[[ SUPPLIED RECORDS open ]]

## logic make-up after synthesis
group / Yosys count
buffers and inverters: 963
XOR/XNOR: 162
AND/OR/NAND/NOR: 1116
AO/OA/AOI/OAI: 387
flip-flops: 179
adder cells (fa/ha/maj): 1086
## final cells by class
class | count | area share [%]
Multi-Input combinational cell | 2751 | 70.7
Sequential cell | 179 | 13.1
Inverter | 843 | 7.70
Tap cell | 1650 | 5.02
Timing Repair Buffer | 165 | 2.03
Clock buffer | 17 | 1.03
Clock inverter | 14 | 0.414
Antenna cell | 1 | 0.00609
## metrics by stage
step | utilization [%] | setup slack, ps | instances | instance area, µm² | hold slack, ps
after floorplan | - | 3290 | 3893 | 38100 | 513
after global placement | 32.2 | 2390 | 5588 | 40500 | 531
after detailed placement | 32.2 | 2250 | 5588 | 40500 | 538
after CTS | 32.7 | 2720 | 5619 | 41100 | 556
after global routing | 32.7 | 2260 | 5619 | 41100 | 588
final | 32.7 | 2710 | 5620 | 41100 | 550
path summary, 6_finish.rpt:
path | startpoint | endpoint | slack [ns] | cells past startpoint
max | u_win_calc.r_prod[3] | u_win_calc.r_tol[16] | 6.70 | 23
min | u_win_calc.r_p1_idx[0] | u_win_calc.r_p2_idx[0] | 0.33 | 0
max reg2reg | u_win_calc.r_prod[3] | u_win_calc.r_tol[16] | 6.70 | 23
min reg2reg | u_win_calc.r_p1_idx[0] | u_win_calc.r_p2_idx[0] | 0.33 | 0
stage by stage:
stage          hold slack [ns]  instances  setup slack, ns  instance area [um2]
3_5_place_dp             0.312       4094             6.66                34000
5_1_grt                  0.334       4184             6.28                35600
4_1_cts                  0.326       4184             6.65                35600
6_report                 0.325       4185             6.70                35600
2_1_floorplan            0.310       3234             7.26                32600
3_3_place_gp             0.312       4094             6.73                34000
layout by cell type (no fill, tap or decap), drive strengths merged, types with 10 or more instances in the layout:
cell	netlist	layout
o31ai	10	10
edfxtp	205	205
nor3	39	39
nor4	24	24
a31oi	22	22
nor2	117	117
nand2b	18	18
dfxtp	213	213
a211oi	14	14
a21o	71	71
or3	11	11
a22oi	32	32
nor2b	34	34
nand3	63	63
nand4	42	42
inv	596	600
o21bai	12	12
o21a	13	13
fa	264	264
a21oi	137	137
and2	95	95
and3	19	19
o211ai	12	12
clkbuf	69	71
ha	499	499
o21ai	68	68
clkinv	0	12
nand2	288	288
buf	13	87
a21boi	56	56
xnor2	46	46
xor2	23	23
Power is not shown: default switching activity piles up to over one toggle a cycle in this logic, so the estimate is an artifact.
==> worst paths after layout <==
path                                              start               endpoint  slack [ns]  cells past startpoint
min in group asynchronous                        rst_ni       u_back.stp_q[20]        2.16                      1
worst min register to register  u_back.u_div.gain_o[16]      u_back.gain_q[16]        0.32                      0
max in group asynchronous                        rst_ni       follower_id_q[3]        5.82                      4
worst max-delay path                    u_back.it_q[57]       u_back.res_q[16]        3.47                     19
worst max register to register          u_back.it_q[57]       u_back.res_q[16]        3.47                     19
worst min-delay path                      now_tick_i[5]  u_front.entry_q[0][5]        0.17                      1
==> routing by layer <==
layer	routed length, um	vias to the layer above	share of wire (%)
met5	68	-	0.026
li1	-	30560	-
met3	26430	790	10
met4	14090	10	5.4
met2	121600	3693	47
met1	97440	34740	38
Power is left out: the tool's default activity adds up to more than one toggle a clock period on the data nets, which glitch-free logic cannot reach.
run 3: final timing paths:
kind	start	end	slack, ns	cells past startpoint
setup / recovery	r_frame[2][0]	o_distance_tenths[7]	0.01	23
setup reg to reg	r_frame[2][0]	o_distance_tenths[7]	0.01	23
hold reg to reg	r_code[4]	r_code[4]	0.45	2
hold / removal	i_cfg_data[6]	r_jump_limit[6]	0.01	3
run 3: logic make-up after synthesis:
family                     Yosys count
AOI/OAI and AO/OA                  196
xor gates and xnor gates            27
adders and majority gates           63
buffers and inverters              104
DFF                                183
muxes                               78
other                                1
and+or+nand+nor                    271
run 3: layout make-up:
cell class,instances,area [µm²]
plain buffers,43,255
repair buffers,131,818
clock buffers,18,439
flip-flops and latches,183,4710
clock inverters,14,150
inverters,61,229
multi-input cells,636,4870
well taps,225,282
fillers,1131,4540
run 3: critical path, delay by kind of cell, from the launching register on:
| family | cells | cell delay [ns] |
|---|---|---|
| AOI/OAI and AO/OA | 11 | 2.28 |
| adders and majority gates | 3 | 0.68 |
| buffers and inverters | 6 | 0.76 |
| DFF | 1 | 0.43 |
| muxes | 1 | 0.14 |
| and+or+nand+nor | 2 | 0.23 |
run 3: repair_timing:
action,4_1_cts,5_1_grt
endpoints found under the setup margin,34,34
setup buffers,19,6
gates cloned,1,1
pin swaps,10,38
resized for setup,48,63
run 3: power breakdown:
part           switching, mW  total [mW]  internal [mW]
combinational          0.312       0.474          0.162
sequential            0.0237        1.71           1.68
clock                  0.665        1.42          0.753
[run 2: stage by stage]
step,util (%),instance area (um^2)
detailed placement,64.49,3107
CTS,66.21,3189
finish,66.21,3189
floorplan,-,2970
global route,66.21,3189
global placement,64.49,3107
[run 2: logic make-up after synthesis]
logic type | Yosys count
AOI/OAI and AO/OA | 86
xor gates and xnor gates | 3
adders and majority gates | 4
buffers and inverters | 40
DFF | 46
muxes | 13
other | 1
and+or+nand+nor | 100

[[ SUPPLIED RECORDS closed ]]

Would you give the number of lines of the data that include the string "Yosys"? Nothing else is wanted.

3